Records for processing
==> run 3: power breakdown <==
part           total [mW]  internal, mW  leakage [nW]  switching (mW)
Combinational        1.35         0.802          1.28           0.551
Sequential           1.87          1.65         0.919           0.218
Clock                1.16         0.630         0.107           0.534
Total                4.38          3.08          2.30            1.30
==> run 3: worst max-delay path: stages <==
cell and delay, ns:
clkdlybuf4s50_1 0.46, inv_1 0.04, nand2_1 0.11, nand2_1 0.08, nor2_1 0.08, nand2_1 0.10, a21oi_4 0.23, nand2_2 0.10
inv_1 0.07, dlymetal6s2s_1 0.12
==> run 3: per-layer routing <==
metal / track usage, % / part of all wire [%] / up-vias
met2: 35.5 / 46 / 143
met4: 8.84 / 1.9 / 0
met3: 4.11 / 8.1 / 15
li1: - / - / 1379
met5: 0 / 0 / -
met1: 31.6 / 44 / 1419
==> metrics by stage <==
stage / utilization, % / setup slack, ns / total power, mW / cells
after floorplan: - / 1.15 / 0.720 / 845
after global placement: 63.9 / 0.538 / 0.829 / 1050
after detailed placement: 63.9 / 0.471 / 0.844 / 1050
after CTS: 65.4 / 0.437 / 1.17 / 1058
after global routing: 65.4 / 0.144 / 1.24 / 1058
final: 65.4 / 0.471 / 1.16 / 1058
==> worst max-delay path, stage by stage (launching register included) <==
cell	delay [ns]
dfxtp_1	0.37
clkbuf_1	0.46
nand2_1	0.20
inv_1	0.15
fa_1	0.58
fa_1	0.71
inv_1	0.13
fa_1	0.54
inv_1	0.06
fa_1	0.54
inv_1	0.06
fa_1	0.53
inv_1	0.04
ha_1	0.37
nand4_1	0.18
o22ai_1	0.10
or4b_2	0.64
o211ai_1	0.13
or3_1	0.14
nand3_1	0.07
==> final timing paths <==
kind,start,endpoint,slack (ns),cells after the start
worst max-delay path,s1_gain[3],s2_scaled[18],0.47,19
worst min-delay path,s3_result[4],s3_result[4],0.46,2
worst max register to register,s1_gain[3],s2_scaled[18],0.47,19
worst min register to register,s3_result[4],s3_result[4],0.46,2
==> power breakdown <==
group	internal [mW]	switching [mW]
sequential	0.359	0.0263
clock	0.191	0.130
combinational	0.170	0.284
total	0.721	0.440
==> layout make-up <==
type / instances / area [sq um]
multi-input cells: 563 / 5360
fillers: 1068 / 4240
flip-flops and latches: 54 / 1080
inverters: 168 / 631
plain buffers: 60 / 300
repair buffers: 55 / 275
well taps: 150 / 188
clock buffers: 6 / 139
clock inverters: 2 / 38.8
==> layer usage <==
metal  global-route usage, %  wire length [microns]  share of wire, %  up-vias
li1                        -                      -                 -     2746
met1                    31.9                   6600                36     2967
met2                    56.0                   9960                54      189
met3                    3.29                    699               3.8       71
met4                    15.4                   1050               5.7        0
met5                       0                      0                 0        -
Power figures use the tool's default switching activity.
`config.mk`:
```
export PLATFORM = sky130hd
export DESIGN_NAME = mem_port_arbiter
export DESIGN_NICKNAME = d
export VERILOG_FILES = /design/src/rtl/mem_port_arbiter.sv
export SDC_FILE = /design/constraint.sdc
export NUM_CORES = 1
export LEC_CHECK = 0
export BUFFER_PORTS_ARGS = -buffer_cell sky130_fd_sc_hd__buf_4
export CAP_MARGIN = 0
export CELL_PAD_IN_SITES_DETAIL_PLACEMENT = 1
export CELL_PAD_IN_SITES_GLOBAL_PLACEMENT = 1
export CORE_UTILIZATION = 38
export CTS_CLUSTER_DIAMETER = 150
export DETAILED_ROUTE_END_ITERATION = 7
export PLACE_DENSITY = 0.91
export SLEW_MARGIN = 5
export SYNTH_ARGS = -nofsm -noshare
export SYNTH_HDL_FRONTEND = slang
export SYNTH_SLANG_ARGS = --single-unit
```
`constraint.sdc`:
```
create_clock -name clk -period 4.9 [get_ports clk]
set_input_delay 0.98 -clock clk [delete_from_list [all_inputs] [get_ports clk]]
set_output_delay 0.98 -clock clk [all_outputs]
set_load 0.01 [all_outputs]
```
`src/rtl/mem_port_arbiter.sv`:
```
// Two-requester (instruction fetch / data) arbiter onto a single memory port,
// with bounded data priority so a waiting fetch cannot starve indefinitely.
module mem_port_arbiter #(
  parameter int unsigned STARVE_LIMIT = 4
) (
  input  logic        clk,
  input  logic        rst_n,
  input  logic        if_req,
  input  logic [31:0] if_addr,
  output logic        if_ack,
  output logic [31:0] if_rdata,
  input  logic        d_req,
  input  logic        d_we,
  input  logic [31:0] d_addr,
  input  logic [31:0] d_wdata,
  output logic        d_ack,
  output logic [31:0] d_rdata,
  output logic        mem_en,
  output logic        mem_we,
  output logic [31:0] mem_addr,
  output logic [31:0] mem_wdata,
  input  logic [31:0] mem_rdata,
  input  logic        mem_ready,
  output logic        busy,
  output logic        grant_id,
  output logic        addr_err
);

  typedef enum logic [1:0] {IDLE, IF_ACC, D_ACC} state_t;

  localparam logic [2:0] LIMIT = 3'(STARVE_LIMIT);

  state_t      state, state_nx;
  logic [2:0]  starve_cnt, starve_nx;

  logic        if_ack_nx, d_ack_nx, mem_en_nx, mem_we_nx, busy_nx;
  logic        grant_id_nx, addr_err_nx;
  logic [31:0] if_rdata_nx, d_rdata_nx, mem_addr_nx, mem_wdata_nx;

  logic        d_wins, grant_d, grant_if, done;

  // Priority is decided on the raw requests; a requester whose ack is high is
  // masked afterwards, so masking data never hands its winning slot to fetch.
  assign d_wins   = d_req & (~if_req | (starve_cnt < LIMIT));
  assign grant_d  = (state == IDLE) & d_wins & ~d_ack;
  assign grant_if = (state == IDLE) & ~d_wins & if_req & ~if_ack;
  assign done     = (state != IDLE) & mem_ready;

  always_ff @(posedge clk or negedge rst_n) begin
    if (!rst_n) begin
      state      <= IDLE;
      starve_cnt <= '0;
      if_ack     <= 1'b0;
      d_ack      <= 1'b0;
      if_rdata   <= '0;
      d_rdata    <= '0;
      mem_en     <= 1'b0;
      mem_we     <= 1'b0;
      mem_addr   <= '0;
      mem_wdata  <= '0;
      busy       <= 1'b0;
      grant_id   <= 1'b0;
      addr_err   <= 1'b0;
    end else begin
      state      <= state_nx;
      starve_cnt <= starve_nx;
      if_ack     <= if_ack_nx;
      d_ack      <= d_ack_nx;
      if_rdata   <= if_rdata_nx;
      d_rdata    <= d_rdata_nx;
      mem_en     <= mem_en_nx;
      mem_we     <= mem_we_nx;
      mem_addr   <= mem_addr_nx;
      mem_wdata  <= mem_wdata_nx;
      busy       <= busy_nx;
      grant_id   <= grant_id_nx;
      addr_err   <= addr_err_nx;
    end
  end

  always_comb begin
    state_nx  = state;
    starve_nx = starve_cnt;
    unique case (state)
      IDLE: begin
        if (grant_d)       state_nx = D_ACC;
        else if (grant_if) state_nx = IF_ACC;
      end
      IF_ACC, D_ACC: begin
        if (mem_ready) state_nx = IDLE;
      end
      default: state_nx = IDLE;
    endcase
    if (grant_if)
      starve_nx = '0;
    else if (grant_d && if_req && (starve_cnt < LIMIT))
      starve_nx = starve_cnt + 3'd1;
  end

  always_comb begin
    if_ack_nx    = 1'b0;
    d_ack_nx     = 1'b0;
    if_rdata_nx  = if_rdata;
    d_rdata_nx   = d_rdata;
    mem_en_nx    = mem_en;
    mem_we_nx    = mem_we;
    mem_addr_nx  = mem_addr;
    mem_wdata_nx = mem_wdata;
    busy_nx      = busy;
    grant_id_nx  = grant_id;
    addr_err_nx  = addr_err;
    if (grant_d) begin
      mem_en_nx    = 1'b1;
      busy_nx      = 1'b1;
      grant_id_nx  = 1'b1;
      mem_we_nx    = d_we;
      mem_addr_nx  = {d_addr[31:2], 2'b00};
      mem_wdata_nx = d_we ? d_wdata : '0;
      addr_err_nx  = addr_err | (|d_addr[1:0]);
    end else if (grant_if) begin
      mem_en_nx    = 1'b1;
      busy_nx      = 1'b1;
      grant_id_nx  = 1'b0;
      mem_we_nx    = 1'b0;
      mem_addr_nx  = {if_addr[31:2], 2'b00};
      mem_wdata_nx = '0;
      addr_err_nx  = addr_err | (|if_addr[1:0]);
    end else if (done) begin
      mem_en_nx = 1'b0;
      mem_we_nx = 1'b0;
      busy_nx   = 1'b0;
      if (state == IF_ACC) begin
        if_ack_nx   = 1'b1;
        if_rdata_nx = mem_rdata;
      end else begin
        d_ack_nx = 1'b1;
        if (!mem_we) d_rdata_nx = mem_rdata;
      end
    end
  end

endmodule

```
# --- Word level (Yosys, flattened, before mapping) ---
# Index checks and enable logic that the tools add are counted.
op_classes:
  addsub: 1
  order_cmp: 1
  eq_ne: 4
  mux: 28
  n_bitwise: 18
  n_reduce_logical: 13
ops:
  columns: ["operator", "count"]
  rows:
  - ["$mux 32", 5]
  - ["$mux 1", 17]
  - ["$not 1->1", 8]
  - ["$and 1x1->1", 7]
  - ["$mux 2", 3]
  - ["$mux 3", 2]
  - ["$reduce_bool 2->1", 3]
  - ["$reduce_or 2->1", 3]
  - ["$reduce_and 5->1", 1]
  - ["$pmux 2 s2", 1]
  - ["$reduce_and 4->1", 1]
  - ["$add 3x1->3 const B", 1]
  - ["$lt 3x3->1 const B", 1]
  - ["$ne 3x3->1 const B", 1]
  - ["$or 1x1->1", 3]
  - ["$reduce_bool 3->1", 1]
  - ["$eq 2x1->1 const B", 1]
  - ["$eq 2x2->1 const B", 1]
  - ["$logic_and 1x1->1", 2]
  - ["$logic_not 2->1", 1]
  - ["$ne 2x2->1 const B", 1]
  - ["$reduce_and 2->1", 1]
totals:
  regBits: 139
  in_bits: 134
  out_inout_bits: 135

# --- Depth between registers and ports, before layout ---
depth:
  depth_word: 10
  ltp_mapped: 8
  depth_no_buf: 6

# --- Worst setup path before layout ---
# Ideal clock, no wire load.
synth_timing:
  kind: "input to register"
  from: "input d_req"
  to: "register mem_addr[10]"
  setup_ns: 0.133
  arrival_ns: 1.945
  required_time_ns: 4.767
  slack_ns: 2.823
  cell_stages: 6
  path_buffers: 2
  path_cell_list: "nor2b_1 or4_4 buf_6 buf_6 o22ai_2 a21oi_1"
synth_via:
  elab_chain_cells: 6
synth_rtl:
  columns: ["item", "line", "rtl"]
  rows:
  - ["start: declaration", "12", "input logic d_req,"]
  - ["$and 1x1->1 (*)", "44", "assign d_wins = d_req & (~if_req | (starve_cnt < LIMIT));"]
  - ["$not 1->1", "46", "assign grant_if = (state == IDLE) & ~d_wins & if_req & ~if_ack;"]
  - ["$and 1x1->1 (3 in a row)", "46", null]
  - ["$reduce_bool 2->1 (no source line)", null, null]
  - ["end signal: assignment", "73", "mem_addr <= mem_addr_nx;"]
  - ["end: declaration", "20", "output logic [31:0] mem_addr,"]
# Mark *: on every way between the ends. The rest lies on a longest branch, timed or not.
# A chain may end at the register's enable or synchronous reset.

# --- Final worst setup path ---
layout_timing:
  from: "register state[1]"
  to: "register mem_wdata[8]"
layout_via:
  elab_chain_cells: 5
layout_rtl:
  columns: ["item", "line", "rtl"]
  rows:
  - ["start: declaration", "33", "state_t state, state_nx;"]
  - ["start signal: assignment", "65", "state <= state_nx;"]
  - ["$logic_not 2->1 (*)", "45, 46", null]
  - ["$and 1x1->1 (3 in a row)", "46", null]
  - ["$reduce_bool 2->1 (no source line)", null, null]
  - ["end signal: assignment", "74", "mem_wdata <= mem_wdata_nx;"]
  - ["end: declaration", "21", "output logic [31:0] mem_wdata,"]
# Marks and branches as above.

==> flow_summary.yaml <==
timing:
  max_freq_mhz: 372.9
  hold_viol_final: 0
  finalSetupViolations: 0
  slew_violations: 0
  min_period_over_period: 0.5473
  rsz0062_at_grt: "false"
  skew_ns: 0.006951
  fin_crit_ns: 2.682
  worst_slew_pin_slew_ns: 1.174
  slew_headroom: 0.2176
  tns_ns: 0
clock_network:
  cts_setup_buffers: 0
  hold_buffers: 0
  cts-buffers-inserted: 17
  cts_tree: "yes"
  htreeDepth: 4
  cts_root_buf: "clkbuf_16"
  clkLatencyLatePin_ns: 0.41
  cts_resized: 0
  cts_max_path_buffers: 2
  path_clk_slew_ns: 0.06
  cts.sinks: 137
min_path:
  hold_path.class: "reg -> reg"
  hp-start: "d_rdata[7]$_DFFE_PN0P_"
placement:
  portBuffers: 266
  postPlaceCellArea_um2: 7625
  hpwl_um: 12150
  place.gp.congestion: 0.8086
final_layout:
  seq_area_um2: 3428
  design_area_um2: 8267
  fin_nets: 795
  num_antenna_cells: 0
  multi_input_area_um2: 1809
  drive_above_1_share: 0.5776
  final_util: 0.5887
  fillers: 1424
  area_delta_synth_final_pct: 49.65
global_route:
  top_usage_layer: "met2"
  grt_pass1_vias: 4825
  grt_pass1_wl_um: 26160
  grt_antenna_before_repair: 0
  grt.overflow.total: 0
  grt_use_met2: 0.4291
  grt_util_met3: 0.08783
  grtUsageTotal: 0.2370
  met1_usage: 0.2461
  grt_max_degree: 100
synthesis:
  synth_ff_type: "dfrtp_1"
  ys_ff_latch: 137
  synth_area_um2: 5524
  netlist_instances: 397
  ys_top_cells_by_area: "dfrtp_1 62%, mux2_2 10%, o22ai_2 6.6%, a22o_1 5.2%, a21oi_1 3.1%"
  synth-edff-count: 0
  synth.most_common_cell: "dfrtp_1"
  syn_avg_cell_area_um2: 13.91
  seq_area_frac_synth: 0.6206
  yosysTopAreaCellShare: 0.6206
  async_flop_share: 1.000
  yosysUniqueCellTypes: 34
  ys_top_cells_by_count: "137 x dfrtp_1, 50 x mux2_2, 34 x a21oi_1, 34 x inv_1, 33 x a22o_1"
  yosysTopAreaCell: "dfrtp_1"
  yosysWarningCount: 0
critical_path:
  required_ns: 5.24
  critPathArrivalTime_ns: 3.02
  cp_max_fo: 33
  crit_path_end_kind: "flip-flop"
  startpoint_type: "flip-flop"
  crit_type: "reg -> reg"
  critPathLaunch: "state[1]$_DFFE_PN0P_"
  worstPathCellList: "inv_1 > ha_1 > inv_2 > a2111oi_2 > and2_1 > a22o_1"
  cp_slowest_stage_delay_ns: 0.99
  cpLargestDelayFamily: "simple AND/OR/NAND/NOR gates"
  reg2reg_from: "state[1]$_DFFE_PN0P_"
  crit_slowest_cell: "and2_1"
  path_buf_inv: 2
pwr:
  power_density_nw_per_um2: 709.6
  p_leak_nw: 4.129
  ir_worst_vdd_mv: 0.3642
die:
  io_pins: 269
  core_um2: 14040
  die_area_um2: 15020
  row_count: 43
  die_h_um: 122.6
  initial_core_util: 0.3934
  die_w_um: 122.6
routing:
  route.detailed.drc: 0
  firstDrtPassIters: 4
  drt_iter0_markers: 145
  final_antenna_net_count: 0
  vias: 4266
  vias_per_cell: 5.019
  finalWirelength_um: 17080
  post_drt_wl_per_cell_um: 20.09
status:
  outcome: "complete, no violations"
run:
  maxCapViolCount: 0
kinds of logic after synthesis:
group	after synthesis	synth area share
compound gates	107	0.1640
fa+ha+maj	3	0.006796
buf+inv	65	0.05685
flops	137	0.6206
mux	64	0.1305
other cells	1	0.0006789
simple gates	20	0.02061
layer usage:
layer / share of wire / routed length [um]
met3: 0.090 / 1529
met2: 0.54 / 9145
met5: 0 / 0
met1: 0.36 / 6082
met4: 0.019 / 320
state kept, by name (all words and copies together) (netlist names):
signal	flops
d_ack	1
mem_wdata	32
state	2
if_ack	1
mem_addr	30
if_rdata	32
addr_err	1
grant_id	1
busy	1
mem_we	1
d_rdata	32
starve_cnt	3
final timing paths:
path	slack [ns]	depth (start not counted)	endpoint
setup reg to reg	2.22	6	mem_wdata[8]$_DFFE_PN0P_
hold / removal	0.49	1	d_rdata[7]$_DFFE_PN0P_
setup / recovery	2.22	6	mem_wdata[8]$_DFFE_PN0P_
max in group asynchronous	3.14	2	d_rdata[3]$_DFFE_PN0P_
hold reg to reg	0.49	1	d_rdata[7]$_DFFE_PN0P_
min in group asynchronous	0.65	1	if_rdata[25]$_DFFE_PN0P_
metrics by stage:
step           worst slack, ns  hold WS (ns)  power, mW  cells
2_1_floorplan            2.823        0.4658      3.191    398
3_3_place_gp             2.106        0.4650      4.321    819
3_5_place_dp             1.873        0.4760      4.484    819
4_1_cts                  2.176        0.4932      5.949    850
5_1_grt                  2.020        0.5142      6.196    850
6_report                 2.218        0.4913      5.866    850
cells in the final DEF (no fill, tap or decap), types with 3 or more instances in the layout:
master and instances:
clkinvlp_4 3, bufinv_16 5, inv_2 3, buf_4 268, inv_1 34, dfrtp_1 137
mux2_2 50, ha_1 3, a21oi_1 34, o21ai_0 3, nand2_1 6, clkbuf_16 17
mux2_1 14, o22ai_2 29, a22o_1 33
power by group:
| group | internal, mW | switching, mW |
|---|---|---|
| logic | 1.26 | 1.16 |
| clock network | 0.915 | 0.474 |
| registers | 1.69 | 0.358 |
cell type report:
class,count,share of cell area
clock inverter,11,0.02361
multi-input combinational,196,0.2189
clock buffer,20,0.05403
inverter,37,0.01680
tap,180,0.02724
timing repair buffer,269,0.2447
sequential,137,0.4147
No activity file was read; power rests on OpenSTA's default activity.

What to do
Beginning with the line containing "flip-flops and latches: 54 / 1080" in the material above, copy every line exactly until you have copied the line containing "global-route usage, %".

Expected output
flip-flops and latches: 54 / 1080
inverters: 168 / 631
plain buffers: 60 / 300
repair buffers: 55 / 275
well taps: 150 / 188
clock buffers: 6 / 139
clock inverters: 2 / 38.8
==> layer usage <==
metal  global-route usage, %  wire length [microns]  share of wire, %  up-vias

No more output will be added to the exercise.